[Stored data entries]
#####
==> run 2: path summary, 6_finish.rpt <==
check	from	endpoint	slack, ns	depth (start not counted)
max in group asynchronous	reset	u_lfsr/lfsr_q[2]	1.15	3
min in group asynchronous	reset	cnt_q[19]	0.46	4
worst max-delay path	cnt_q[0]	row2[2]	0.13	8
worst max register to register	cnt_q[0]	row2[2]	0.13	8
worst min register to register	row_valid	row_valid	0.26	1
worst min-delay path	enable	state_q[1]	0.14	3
### src/rtl/ex_reg_pkg.sv
// Shared ISA encodings for the EX/MEM pipeline register: memory ops, control ops, exception codes.
package ex_reg_pkg;

  localparam logic [1:0] MEM_OP_NOP  = 2'd0;
  localparam logic [1:0] MEM_OP_LDW  = 2'd1;
  localparam logic [1:0] MEM_OP_STW  = 2'd2;

  localparam logic [1:0] CTRL_OP_NOP  = 2'd0;
  localparam logic [1:0] CTRL_OP_WRCR = 2'd1;
  localparam logic [1:0] CTRL_OP_EXRT = 2'd2;

  localparam logic [2:0] ISA_EXP_NO_EXP     = 3'd0;
  localparam logic [2:0] ISA_EXP_EXT_INT    = 3'd1;
  localparam logic [2:0] ISA_EXP_UNDEF_INSN = 3'd2;
  localparam logic [2:0] ISA_EXP_OVERFLOW   = 3'd3;
  localparam logic [2:0] ISA_EXP_MISS_ALIGN = 3'd4;
  localparam logic [2:0] ISA_EXP_TRAP       = 3'd5;
  localparam logic [2:0] ISA_EXP_PRV_VIO    = 3'd6;

  localparam logic ENABLE   = 1'b1;
  localparam logic DISABLE  = 1'b0;
  localparam logic ENABLE_  = 1'b0;
  localparam logic DISABLE_ = 1'b1;

endpackage

### src/rtl/ex_reg.sv
// EX/MEM pipeline register: captures ALU result plus forwarded ID control, handles stall/flush/interrupt.
// Define EX_OVF_TRAP_EN to turn ALU signed overflow into a precise OVERFLOW exception.
module ex_reg
  import ex_reg_pkg::*;
#(
  parameter int WORD_W     = 32,
  parameter int PC_W       = 30,
  parameter int REG_ADDR_W = 5
) (
  input  logic                  clk,
  input  logic                  reset,
  input  logic                  stall,
  input  logic                  flush,
  input  logic                  int_detect,
  input  logic [PC_W-1:0]       id_pc,
  input  logic                  id_en,
  input  logic                  id_br_flag,
  input  logic [1:0]            id_mem_op,
  input  logic [WORD_W-1:0]     id_mem_wr_data,
  input  logic [1:0]            id_ctrl_op,
  input  logic [REG_ADDR_W-1:0] id_dst_addr,
  input  logic                  id_gpr_we_,
  input  logic [2:0]            id_exp_code,
  input  logic [WORD_W-1:0]     alu_out,
  input  logic                  alu_of,
  output logic [PC_W-1:0]       ex_pc,
  output logic                  ex_en,
  output logic                  ex_br_flag,
  output logic [1:0]            ex_mem_op,
  output logic [WORD_W-1:0]     ex_mem_wr_data,
  output logic [1:0]            ex_ctrl_op,
  output logic [REG_ADDR_W-1:0] ex_dst_addr,
  output logic                  ex_gpr_we_,
  output logic [2:0]            ex_exp_code,
  output logic [WORD_W-1:0]     ex_out
);

  logic [PC_W-1:0]       pc_q,       pc_d;
  logic                  en_q,       en_d;
  logic                  br_flag_q,  br_flag_d;
  logic [1:0]            mem_op_q,   mem_op_d;
  logic [WORD_W-1:0]     wr_data_q,  wr_data_d;
  logic [1:0]            ctrl_op_q,  ctrl_op_d;
  logic [REG_ADDR_W-1:0] dst_addr_q, dst_addr_d;
  logic                  gpr_we_q,   gpr_we_d;
  logic [2:0]            exp_code_q, exp_code_d;
  logic [WORD_W-1:0]     out_q,      out_d;

`ifdef EX_OVF_TRAP_EN
  // An exception already raised in ID outranks overflow; invalid slots never trap.
  logic ovf_trap;
  assign ovf_trap = alu_of && id_en && (id_exp_code == ISA_EXP_NO_EXP);
`else
  logic unused_alu_of;
  assign unused_alu_of = alu_of;
`endif

  always_comb begin
    pc_d       = pc_q;
    en_d       = en_q;
    br_flag_d  = br_flag_q;
    mem_op_d   = mem_op_q;
    wr_data_d  = wr_data_q;
    ctrl_op_d  = ctrl_op_q;
    dst_addr_d = dst_addr_q;
    gpr_we_d   = gpr_we_q;
    exp_code_d = exp_code_q;
    out_d      = out_q;
    if (stall) begin
      // hold
    end else if (flush || int_detect) begin
      // Bubble keeps the PC so the interrupt handler knows where to resume.
      pc_d       = id_pc;
      en_d       = DISABLE;
      br_flag_d  = DISABLE;
      mem_op_d   = MEM_OP_NOP;
      wr_data_d  = '0;
      ctrl_op_d  = CTRL_OP_NOP;
      dst_addr_d = '0;
      gpr_we_d   = DISABLE_;
      exp_code_d = ISA_EXP_NO_EXP;
      out_d      = '0;
`ifdef EX_OVF_TRAP_EN
    end else if (ovf_trap) begin
      pc_d       = id_pc;
      en_d       = id_en;
      br_flag_d  = DISABLE;
      mem_op_d   = MEM_OP_NOP;
      wr_data_d  = id_mem_wr_data;
      ctrl_op_d  = CTRL_OP_NOP;
      dst_addr_d = id_dst_addr;
      gpr_we_d   = DISABLE_;
      exp_code_d = ISA_EXP_OVERFLOW;
      out_d      = alu_out;
`endif
    end else begin
      pc_d       = id_pc;
      en_d       = id_en;
      br_flag_d  = id_br_flag;
      mem_op_d   = id_mem_op;
      wr_data_d  = id_mem_wr_data;
      ctrl_op_d  = id_ctrl_op;
      dst_addr_d = id_dst_addr;
      gpr_we_d   = id_gpr_we_;
      exp_code_d = id_exp_code;
      out_d      = alu_out;
    end
  end

  always_ff @(posedge clk) begin
    if (reset) begin
      pc_q       <= '0;
      en_q       <= DISABLE;
      br_flag_q  <= DISABLE;
      mem_op_q   <= MEM_OP_NOP;
      wr_data_q  <= '0;
      ctrl_op_q  <= CTRL_OP_NOP;
      dst_addr_q <= '0;
      gpr_we_q   <= DISABLE_;
      exp_code_q <= ISA_EXP_NO_EXP;
      out_q      <= '0;
    end else begin
      pc_q       <= pc_d;
      en_q       <= en_d;
      br_flag_q  <= br_flag_d;
      mem_op_q   <= mem_op_d;
      wr_data_q  <= wr_data_d;
      ctrl_op_q  <= ctrl_op_d;
      dst_addr_q <= dst_addr_d;
      gpr_we_q   <= gpr_we_d;
      exp_code_q <= exp_code_d;
      out_q      <= out_d;
    end
  end

  assign ex_pc          = pc_q;
  assign ex_en          = en_q;
  assign ex_br_flag     = br_flag_q;
  assign ex_mem_op      = mem_op_q;
  assign ex_mem_wr_data = wr_data_q;
  assign ex_ctrl_op     = ctrl_op_q;
  assign ex_dst_addr    = dst_addr_q;
  assign ex_gpr_we_     = gpr_we_q;
  assign ex_exp_code    = exp_code_q;
  assign ex_out         = out_q;

endmodule
### config.mk
export PLATFORM = sky130hd
export DESIGN_NAME = ex_reg
export DESIGN_NICKNAME = d
export VERILOG_FILES = /design/src/rtl/ex_reg_pkg.sv /design/src/rtl/ex_reg.sv
export SDC_FILE = /design/constraint.sdc
export NUM_CORES = 1
export LEC_CHECK = 0
export BUFFER_PORTS_ARGS = -buffer_cell sky130_fd_sc_hd__buf_2
export CAP_MARGIN = 5
export CELL_PAD_IN_SITES_DETAIL_PLACEMENT = 2
export CELL_PAD_IN_SITES_GLOBAL_PLACEMENT = 2
export CORE_ASPECT_RATIO = 0.75
export CORE_UTILIZATION = 25
export DETAILED_ROUTE_END_ITERATION = 7
export PLACE_DENSITY_LB_ADDON = 0.05
export SYNTH_ARGS = -nofsm -noshare
export SYNTH_HDL_FRONTEND = slang
export SYNTH_SLANG_ARGS = --single-unit
### constraint.sdc
create_clock -name clk -period 2.27 [get_ports clk]
set_input_delay 0.1135 -clock clk [delete_from_list [all_inputs] [get_ports clk]]
set_output_delay 0.1135 -clock clk [all_outputs]
set_load 0.05 [all_outputs]
After elaboration in Yosys (flattened, before gate mapping)
Cells that the tools add are included.
- bits in registers: 109
- bits in latches: 0
- bits in writable memories: 0
- memory bits (read-only): 0
- bits of input ports: 115
- memories kept: 0
- add/sub/neg operators: 0
- $mul: 0
- div/mod/pow operators: 0
- $lt $le $gt $ge: 0
- eq/ne operators: 0
- shifts and indexed selects: 0
- mux-type cells: 9
- bitwise operators: 0
- reduce and logical (&&, ||, !) cells: 1
- operator list (cell ; number):
    2-to-1 mux 32 bit ; 2
    2-to-1 mux 5 bit ; 1
    2-to-1 mux 2 bit ; 2
    2-to-1 mux 1 bit ; 3
    2-to-1 mux 3 bit ; 1
    logical OR 1 bit ; 1

Longest topological paths before layout
- depth after elaboration: 2
- depth in mapped cells: 5
- gate-level depth less buffers: 2

Worst setup path before layout
OpenSTA, ideal clock, no wires.
- kind: in2reg
- start point: input port reset
- end point: register pc_q[10], in the netlist ex_pc[10]
- library setup time: 0.117 ns
- arrival: 0.910 ns
- data required time: 2.153 ns
- slack: 1.243 ns
- cell stages on the path: 4
- buffers on the path: 3
- cell sequence: clkbuf_1 clkbuf_1 buf_2 nor2_1
- RTL lines (what ; line ; text):
    from (decl) ; ex_reg.sv:11 ; input logic reset,
    to (signal assigned) ; ex_reg.sv:123 ; pc_q <= pc_d;
    to (decl) ; ex_reg.sv:38 ; logic [PC_W-1:0] pc_q, pc_d;
No word-level cell between the ends.

Worst setup path in the final report
- start point: register pc_q[9], in the netlist ex_pc[9]
- end point: output port ex_pc[9]
- RTL lines (what ; line ; text):
    to (decl) ; ex_reg.sv:26 ; output logic [PC_W-1:0] ex_pc,
No word-level cell between the ends.

==> reports/results.ini <==
[run_status]
status=finished clean

[sta]
finalHoldViolCount=0
finalCriticalPeriod_ps=1110
post-route-period-util=0.488
achievable-frequency_mhz=903
setup-violations-final=0
fin_ws_ps=1160
hold-worst-slack_ps=8.88
slew_headroom=0.567
fin_setup_tns_ps=0
rsz0062_at_grt=false
drv_slew=0
fin_skew_ps=0
worst_slew_pin_slew_ps=650

[drt]
drc_errors=0
ant_nets=0
vias=4145
first_pass_iters=4
routedWlPerCell_um=16.6
drt-initial-drc-count=149
wl_um=14800
routed_via_density=4.65

[clocking]
clock_path_buffers=2
cts_made_buffers=9
post_cts_resized=0
cts_root_buffer=clkbuf_16
cts_num_sinks=109
cts_tree=yes
cts.clk_slew.worst_paths_ps=80
clock_latency_ps=350
htreeDepth=3

[placement]
place.port_buffers=222
dpl.hpwl_um=9770
place_inst=851
globalplace.congestion=0.675
pre_cts_slack_ps=795
dpl-instance-area_mm2=0.00559

[die]
initial_utilization=0.257
die_area_mm2=0.0179
core_mm2=0.0169
die_h_um=116
io_pins=224
die_w_um=154
fp-row-count=41

[synth]
synthTopCellsByArea=dfxtp_1 (50%), or4b_1 (18%), a21oi_1 (9.0%)
synth.cell_area_mm2=0.00433
yosysWarnings=0
synth_top_area_cell=dfxtp_1
synth_top_area_share=0.504
ys_types=13
avgSynthCellArea_um2=9.54
yosysSeqAreaShare=0.504
synth_seq_cells=109
synth_cells=454
synth_fp_nets=569

[cells_and_area]
fin_nets=787
final_util=0.364
stdcell_area_mm2=0.00615
final_common_cell=buf_2
drive_gt1_frac=0.363
fin_cells=892
final_cell_mix=buf_2 (220), dfxtp_1 (109), or4b_1 (78), nand2_1 (78), a21oi_1 (78)
diodes=0
areaGrowthSynthToFinish_pct=41.9

[worst_setup_path]
arrival_ps=990
cp_slowest_stage_delay_ps=360
crit_chain=buf_2
end_kind=primary output
start_kind=flop
criticalPathCategory=reg -> out
crit_path_max_fanout=2
cp_slowest_cell=dfxtp_1
required_ps=2160
path_delay_family=flip-flops
path_buf_inv=1

[global_route]
grt-ovfl-total=0
grt_pass1_vias=4349
grtUsageTotal=0.165
grt_pass1_wl_um=23000
grt_antenna_before_repair=2
grt_start_max_net_pins=80

[power]
total_power_mw=4.36
ir_drop_v=0.000287
cellPowerDensity_mw_per_mm2=709
p_leak_nw=2.78

[run]
drv_cap=0

[min_path]
hold_class=in -> reg
**config.mk**
```make
export PLATFORM = sky130hd
export DESIGN_NAME = fft_adc_loader
export DESIGN_NICKNAME = d
export VERILOG_FILES = /design/src/rtl/fft_adc_loader.sv
export SDC_FILE = /design/constraint.sdc
export NUM_CORES = 1
export LEC_CHECK = 0
export CAP_MARGIN = 25
export CORE_AREA = 2 2 78 80
export CTS_CLUSTER_SIZE = 10
export DETAILED_ROUTE_END_ITERATION = 10
export DIE_AREA = 0 0 80 82
export GPL_TIMING_DRIVEN = 0
export PLACE_DENSITY_LB_ADDON = 0.2
export SYNTH_ARGS = -nofsm -noshare
export SYNTH_HDL_FRONTEND = slang
export SYNTH_SLANG_ARGS = --single-unit
```
**constraint.sdc**
```tcl
create_clock -name iCLK -period 1.6 [get_ports iCLK]
set_input_delay 0.32 -clock iCLK [delete_from_list [all_inputs] [get_ports iCLK]]
set_output_delay 0.32 -clock iCLK [all_outputs]
set_load 0.02 [all_outputs]
```
**src/rtl/fft_adc_loader.sv**
```systemverilog
`default_nettype none
// ============================================================================
//  Module      : fft_adc_loader
//  Description : Captures one frame of N signed ADC samples and writes them,
//                in bank-major order, into the four FFT input RAM banks. After
//                the last sample it pulses oSTART once. It then waits for a
//                rising edge of the FFT done flag before returning to IDLE.
//  Revision    : 1.0  initial release
// ----------------------------------------------------------------------------
//  Ports
//    iCLK          rising-edge clock
//    iRESET        asynchronous active-low reset
//    iSAMPLE       signed ADC sample, D_BIT-1 bits
//    iVALID        iSAMPLE valid this cycle
//    iARM          request capture of one frame (honoured only in IDLE)
//    iFFT_RDY      FFT done flag; its rising edge ends WAIT_FFT
//    oDATA         sample to the FFT RAM write port
//    oADDR_WR_0..3 bank write addresses (all four carry the same address)
//    oWE_0..3      bank write enables (at most one high per cycle)
//    oSTART        one-cycle FFT launch pulse
//    oBUSY         high in any state other than IDLE
//    oOVF          sticky flag: a sample arrived while no frame was open
// ============================================================================
module fft_adc_loader #(
   parameter int N     = 4096,   // points per frame, power of 4, N/4 == 2**A_BIT
   parameter int A_BIT = 10,     // bank address width
   parameter int D_BIT = 16      // FFT internal data width
) (
   input  logic               iCLK,
   input  logic               iRESET,
   input  logic [D_BIT-2:0]   iSAMPLE,
   input  logic               iVALID,
   input  logic               iARM,
   input  logic               iFFT_RDY,
   output logic [D_BIT-2:0]   oDATA,
   output logic [A_BIT-1:0]   oADDR_WR_0,
   output logic [A_BIT-1:0]   oADDR_WR_1,
   output logic [A_BIT-1:0]   oADDR_WR_2,
   output logic [A_BIT-1:0]   oADDR_WR_3,
   output logic               oWE_0,
   output logic               oWE_1,
   output logic               oWE_2,
   output logic               oWE_3,
   output logic               oSTART,
   output logic               oBUSY,
   output logic               oOVF
);

   // Sample counter spans the whole frame: two bank-select bits on top of the
   // bank address.
   localparam int CNT_W = A_BIT + 2;

   typedef enum logic [1:0] {
      IDLE     = 2'd0,
      FILL     = 2'd1,
      LAUNCH   = 2'd2,
      WAIT_FFT = 2'd3
   } state_t;

   state_t             state;
   state_t             state_nxt;
   logic [CNT_W-1:0]   cnt;
   logic               rdy_prev;
   logic               rdy_rise;
   logic               accept;
   logic               last_sample;
   logic [D_BIT-2:0]   data_r;
   logic [A_BIT-1:0]   addr_r;
   logic [3:0]         we_r;
   logic               start_r;
   logic               busy_r;
   logic               ovf_r;

   assign rdy_rise    = iFFT_RDY & ~rdy_prev;
   assign accept      = (state == FILL) & iVALID;
   assign last_sample = &cnt;   // cnt == N-1

   // ------------------------------------------------------------------------
   // State register
   // ------------------------------------------------------------------------
   always_ff @(posedge iCLK or negedge iRESET) begin
      if (!iRESET) begin
         state <= IDLE;
      end else begin
         state <= state_nxt;
      end
   end

   // ------------------------------------------------------------------------
   // Next-state logic
   // ------------------------------------------------------------------------
   always_comb begin
      state_nxt = state;
      case (state)
         IDLE:     if (iARM)                  state_nxt = FILL;
         FILL:     if (accept && last_sample) state_nxt = LAUNCH;
         LAUNCH:                              state_nxt = WAIT_FFT;
         WAIT_FFT: if (rdy_rise)              state_nxt = IDLE;
         default:                             state_nxt = IDLE;
      endcase
   end

   // ------------------------------------------------------------------------
   // Datapath and registered outputs
   // ------------------------------------------------------------------------
   always_ff @(posedge iCLK or negedge iRESET) begin
      if (!iRESET) begin
         cnt      <= '0;
         rdy_prev <= 1'b0;
         data_r   <= '0;
         addr_r   <= '0;
         we_r     <= '0;
         start_r  <= 1'b0;
         busy_r   <= 1'b0;
         ovf_r    <= 1'b0;
      end else begin
         // The done flag is tracked in every state, so a level that is already
         // high when WAIT_FFT is entered never looks like a fresh edge.
         rdy_prev <= iFFT_RDY;
         // Decoding the next state keeps oBUSY aligned with the state register.
         busy_r   <= (state_nxt != IDLE);
         // LAUNCH lasts one cycle; registering it places the pulse one cycle
         // after the final write enable.
         start_r  <= (state == LAUNCH);
         we_r     <= '0;

         if ((state == IDLE) && iARM) begin
            cnt   <= '0;
            ovf_r <= 1'b0;
         end

         if (accept) begin
            data_r                  <= iSAMPLE;
            addr_r                  <= cnt[A_BIT-1:0];
            we_r[cnt[CNT_W-1 -: 2]] <= 1'b1;
            cnt                     <= cnt + 1'b1;   // wraps to 0 after N-1
         end

         if (iVALID && ((state == LAUNCH) || (state == WAIT_FFT))) begin
            ovf_r <= 1'b1;
         end
      end
   end

   assign oDATA      = data_r;
   assign oADDR_WR_0 = addr_r;
   assign oADDR_WR_1 = addr_r;
   assign oADDR_WR_2 = addr_r;
   assign oADDR_WR_3 = addr_r;
   assign oWE_0      = we_r[0];
   assign oWE_1      = we_r[1];
   assign oWE_2      = we_r[2];
   assign oWE_3      = we_r[3];
   assign oSTART     = start_r;
   assign oBUSY      = busy_r;
   assign oOVF       = ovf_r;

endmodule
`default_nettype wire

```
* Word level (Yosys, flattened, before mapping)
Cells that the tools add are included.
** Word-level totals
- Flip-flop bits (word level) :: 47
- Bits of input ports :: 20
- Output and inout port bits :: 62
- Logic and storage cells :: 39
** Operators by class
- $add $sub $neg :: 1
- $lt $le $gt $ge :: 2
- Equality and inequality tests :: 3
- Mux-type cells :: 11
- Bitwise operators :: 3
- Reduce and logical (&&, ||, !) cells :: 10
** Operators by type and width (number)
- $mux W12 :: 2
- $add A12 B1 Y12 const B :: 1
- $reduce_and A12 Y1 :: 1
- $pmux W2 S4 :: 1
- $mux W2 :: 3
- $reduce_bool A2 Y1 :: 3
- $eq A2 B2 Y1 const B :: 2
- $logic_and A1 B1 Y1 :: 4
- $mux W4 :: 1
- $lt A2 B3 Y1 const B :: 1
- $mux W1 :: 3
- $and A1 B1 Y1 :: 2
- $demux W1 S2 :: 1
- $eq A2 B1 Y1 const B :: 1
- $ge A2 B1 Y1 const B :: 1
- $logic_not A2 Y1 :: 1
- $logic_or A1 B1 Y1 :: 1
- $not A1 Y1 :: 1

* Depth between registers and ports, before layout
Gate-level depths: netlist (run 1).
- Depth after elaboration :: 6
- Depth in mapped cells :: 6
- Depth with buffers taken out :: 4

* Worst setup path after synthesis (run 1)
No wires, ideal clock.
- Kind :: register -> register
- Start :: reg cnt[0]
- End :: reg cnt[10]
- Setup time :: 0.079 ns
- Arrival time :: 1.254 ns
- Data required time :: 1.521 ns
- Path slack :: 0.266 ns
- Cell stages (with the launch flop) :: 5
- Buffers on the path :: 0
- Clock period less this slack :: 1.334 ns
- Path through :: dfrtp_1 ha_1 nand4_2 nor4_2 mux2i_1
** On the way
- Word-level cells in the longest chain between the ends :: 2
** Ends and longest elaborated chain
- start, declared :: RTL line 62 : logic [CNT_W-1:0] cnt;
- start signal, assigned :: RTL line 136 : cnt <= cnt + 1'b1;
- $add A12 B1 Y12 :: RTL line 136
- $mux W12 :: RTL line 132 : if (accept) begin
No other way between the ends.
A chain may end at the register's enable or synchronous reset.

* Worst setup path after layout (run 1)
- Start :: reg data_r[1] (netlist: oDATA[1])
- End :: out oDATA[1]
** RTL lines
- start, declared :: RTL line 67 : logic [D_BIT-2:0] data_r;
- start signal, assigned :: RTL line 133 : data_r <= iSAMPLE;
- end, declared :: RTL line 35 : output logic [D_BIT-2:0] oDATA,
No word-level cell between the ends.

==> results.toml, run 1 <==
[power]
p_leak_nw = 1.931
power.share.clock = 0.195
switching_share = 0.3600
p_switching_mw = 1.315
p_per_area_mw_per_mm2 = 1108
seqPwrFrac = 0.424
p_comb_frac = 0.382
intPower_mw = 2.337
ir_worst_vdd_mv = 0.6525

[placement]
place_area_mm2 = 0.003203
dp_hpwl_um = 3577
place_ws_ns = -0.1807
portBuffers = 81
routabilityCongestion = 0.6998

[sta]
period_needed_ns = 1.560
finalSetupViolCount = 0
fin_skew_ns = 0.008474
finalCritPeriodShare = 0.9749
setup_slack_ns = 0.04010
worstMarginPinSlew_ns = 0.6428
rsz0062_at_grt = "no"
slew_headroom = 0.5715
clock.fmax_mhz = 641.1
finalMaxSlewViolations = 0
hold_viol_final = 0

[synth]
synth-seq-cells = 47
synthArstFlopShare = 1.000
synth_edf_count = 0
ys_warn_count = 0
synthFlopType = "dfrtp_1"
syn_inst = 228
synth_nets = 249
seq_area_frac_synth = 0.5168
synth_area_mm2 = 0.002276
avgSynthCellArea_um2 = 9.982
ys_types = 41

[global_routing]
overflow = 0
grt_pass1_wl_um = 8004
antenna_found_initial = 0
grt_max_degree = 28
grt_use_total = 0.1540
grt_pass1_vias = 1774

[drt]
ant_nets = 0
num_vias = 1814
drc_errors = 0
wl_um = 4793
drt_iter0_drc = 84
drtPass1Iterations = 4
via_per_inst = 4.604
avgRoutedWirePerCell_um = 12.16

[cells_and_area]
utilization = 0.5736
diodes = 0
drive_gt1_frac = 0.2100
fin_area_mm2 = 0.003296
fin_nets = 339
area_delta_synth_final_pct = 44.80

[floorplan]
ios = 82
die_area_mm2 = 0.006560
rows = 28
dieWidth_um = 80
core_mm2 = 0.005746
die_h_um = 82
start_util = 0.3961

[clock_tree]
numCtsBuffers = 5
clk_latency_ns = 0.30
worst_setup_hold_path_clk_slew_ns = 0.09
htreeDepth = 2
clock-sinks = 47
cts_tree = "yes"
cts_max_path_buffers = 2
cts_hold_buffers = 0
root_buffer = "clkbuf_8"

[job]
max-cap-violations = 0

[critical_path]
path_cells = "clkdlybuf4s50_1"
worstPathMaxFanout = 2
worstPathArrival_ns = 1.24
path_class = "flip-flop to output pin"
worst-path-buf-inv = 1
slowest_delay_ns = 0.61
setup.worst_path.start_class = "flip-flop"
crit_family = "buffers and inverters"
cp-end-kind = "output pin"
required_ns = 1.28
crit_slowest_cell = "clkdlybuf4s50_1"

[outcome]
status = "finished clean"

[min_path]
hold_class = "input port to async pin"
power groups by stage:
stage	Sequential (mW)	Combinational, mW	Clock (mW)
after floorplan	1.67	0.758	0
after global placement	1.56	1.55	0
after detailed placement	1.57	1.58	0
after CTS	1.54	1.42	0.738
after global routing	1.58	1.51	0.788
final	1.55	1.39	0.711
what timing repair did:
action | in CTS | in global routing
resized for setup | 43 | 17
buffers inserted | 1 | 0
gates cloned | 0 | 0
endpoints found under the setup margin | 43 | 17
path summary, 6_finish.rpt:
path | slack, ns | endpoint | from | cells after the start
max | 0.04 | oDATA[1] | oDATA[1] | 1
max reg2reg | 0.15 | cnt[10] | cnt[0] | 4
max in group asynchronous | 1.03 | cnt[0] | iRESET | 2
min in group iCLK | 0.47 | oDATA[3] | oDATA[3] | 2
min reg2reg | 0.47 | oDATA[3] | oDATA[3] | 2
min | 0.04 | oDATA[3] | iRESET | 1
synthesized netlist by cell type (3+ instances only):
cell type,n,area [µm²]
a31oi_1,3,18.77
buf_2,7,35.03
buf_4,30,225.2
buf_6,4,45.04
dfrtp_1,47,1176
inv_1,3,11.26
mux2i_1,5,50.05
nand2_1,79,296.5
nand3_1,5,25.02
nand4_2,3,37.54
o21ai_0,3,15.01
o21ai_1,4,20.02
stage by stage:
| stage | hold slack (ns) | instances | power (mW) | setup TNS [ns] |
|---|---|---|---|---|
| global route | 0.08145 | 394 | 3.881 | 0 |
| detailed placement | 0.3860 | 385 | 3.151 | -3.478 |
| finish | 0.03618 | 394 | 3.652 | 0 |
| global placement | 0.4579 | 384 | 3.115 | -56.86 |
| floorplan | 0.02441 | 228 | 2.431 | 0 |
| CTS | 0.05804 | 394 | 3.694 | 0 |
kinds of logic (layout without fill, tap and decap cells):
kind of cell / Yosys count / in the layout / synth area share
DFF: 47 / 47 / 0.5168
AOI/OAI and AO/OA: 20 / 20 / 0.06158
muxes: 6 / 6 / 0.02694
xor gates and xnor gates: 1 / 1 / 0.003849
and+or+nand+nor: 109 / 109 / 0.2463
adders and majority gates: 1 / 1 / 0.005497
buffers and inverters: 44 / 135 / 0.1391
registers in the layout (all words and copies together), names as in the netlist:
| signal | count |
|---|---|
| cnt | 12 |
| oADDR_WR_0 | 10 |
| oBUSY | 1 |
| oDATA | 15 |
| oOVF | 1 |
| oSTART | 1 |
| rdy_prev | 1 |
| state | 2 |
| we_r | 4 |
final cells by class:
| cell class | instances | area (µm²) |
|---|---|---|
| inverter | 3 | 11.26 |
| timing repair buffer | 83 | 822.0 |
| buffer | 41 | 305.3 |
| clock inverter | 3 | 18.77 |
| multi-input combinational | 137 | 798.3 |
| sequential | 47 | 1177 |
| fill | 536 | 2450 |
| tap | 75 | 93.84 |
| clock buffer | 5 | 68.82 |
placed cells by master (no fill, tap or decap), types with 2 or more instances in the layout:
cell / netlist / final
inv_1: 3 / 3
nor2_1: 2 / 2
nand2_1: 79 / 79
nor3b_2: 2 / 2
nor3_2: 2 / 2
a31oi_1: 3 / 3
buf_6: 4 / 4
dlymetal6s2s_1: 0 / 14
o21ai_1: 4 / 4
buf_2: 7 / 8
clkdlybuf4s50_1: 0 / 23
nand3_1: 5 / 5
clkbuf_8: 0 / 5
o21ai_0: 3 / 3
dfrtp_1: 47 / 46
nor4_2: 2 / 3
clkinv_2: 0 / 2
a22o_1: 2 / 2
nand4_2: 3 / 2
mux2i_1: 5 / 5
and2b_1: 2 / 2
dlygate4sd2_1: 0 / 43
buf_4: 30 / 31
per-layer routing:
layer,vias to the layer above,track usage,part of all wire
met3,5,0.03626,0.073
met2,54,0.2633,0.48
met1,850,0.1907,0.44
met5,-,0,0
met4,0,0.05593,0.0092
li1,905,-,-
Note: power is estimated with default switching activity, not from simulation.
==> run 2, diff against run 1 <==
SLEW_MARGIN = 20   (was unset)
==> results of run 2 <==
Same layout as run 1: the final DEF is identical, and so are final timing and power.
#####
**Exercise**
From the records above, print only the lines between the one holding "- End :: out oDATA[1]" and the one holding "[floorplan]", inclusive, exactly as they stand.

**Exercise solution**
- End :: out oDATA[1]
** RTL lines
- start, declared :: RTL line 67 : logic [D_BIT-2:0] data_r;
- start signal, assigned :: RTL line 133 : data_r <= iSAMPLE;
- end, declared :: RTL line 35 : output logic [D_BIT-2:0] oDATA,
No word-level cell between the ends.

==> results.toml, run 1 <==
[power]
p_leak_nw = 1.931
power.share.clock = 0.195
switching_share = 0.3600
p_switching_mw = 1.315
p_per_area_mw_per_mm2 = 1108
seqPwrFrac = 0.424
p_comb_frac = 0.382
intPower_mw = 2.337
ir_worst_vdd_mv = 0.6525

[placement]
place_area_mm2 = 0.003203
dp_hpwl_um = 3577
place_ws_ns = -0.1807
portBuffers = 81
routabilityCongestion = 0.6998

[sta]
period_needed_ns = 1.560
finalSetupViolCount = 0
fin_skew_ns = 0.008474
finalCritPeriodShare = 0.9749
setup_slack_ns = 0.04010
worstMarginPinSlew_ns = 0.6428
rsz0062_at_grt = "no"
slew_headroom = 0.5715
clock.fmax_mhz = 641.1
finalMaxSlewViolations = 0
hold_viol_final = 0

[synth]
synth-seq-cells = 47
synthArstFlopShare = 1.000
synth_edf_count = 0
ys_warn_count = 0
synthFlopType = "dfrtp_1"
syn_inst = 228
synth_nets = 249
seq_area_frac_synth = 0.5168
synth_area_mm2 = 0.002276
avgSynthCellArea_um2 = 9.982
ys_types = 41

[global_routing]
overflow = 0
grt_pass1_wl_um = 8004
antenna_found_initial = 0
grt_max_degree = 28
grt_use_total = 0.1540
grt_pass1_vias = 1774

[drt]
ant_nets = 0
num_vias = 1814
drc_errors = 0
wl_um = 4793
drt_iter0_drc = 84
drtPass1Iterations = 4
via_per_inst = 4.604
avgRoutedWirePerCell_um = 12.16

[cells_and_area]
utilization = 0.5736
diodes = 0
drive_gt1_frac = 0.2100
fin_area_mm2 = 0.003296
fin_nets = 339
area_delta_synth_final_pct = 44.80

[floorplan]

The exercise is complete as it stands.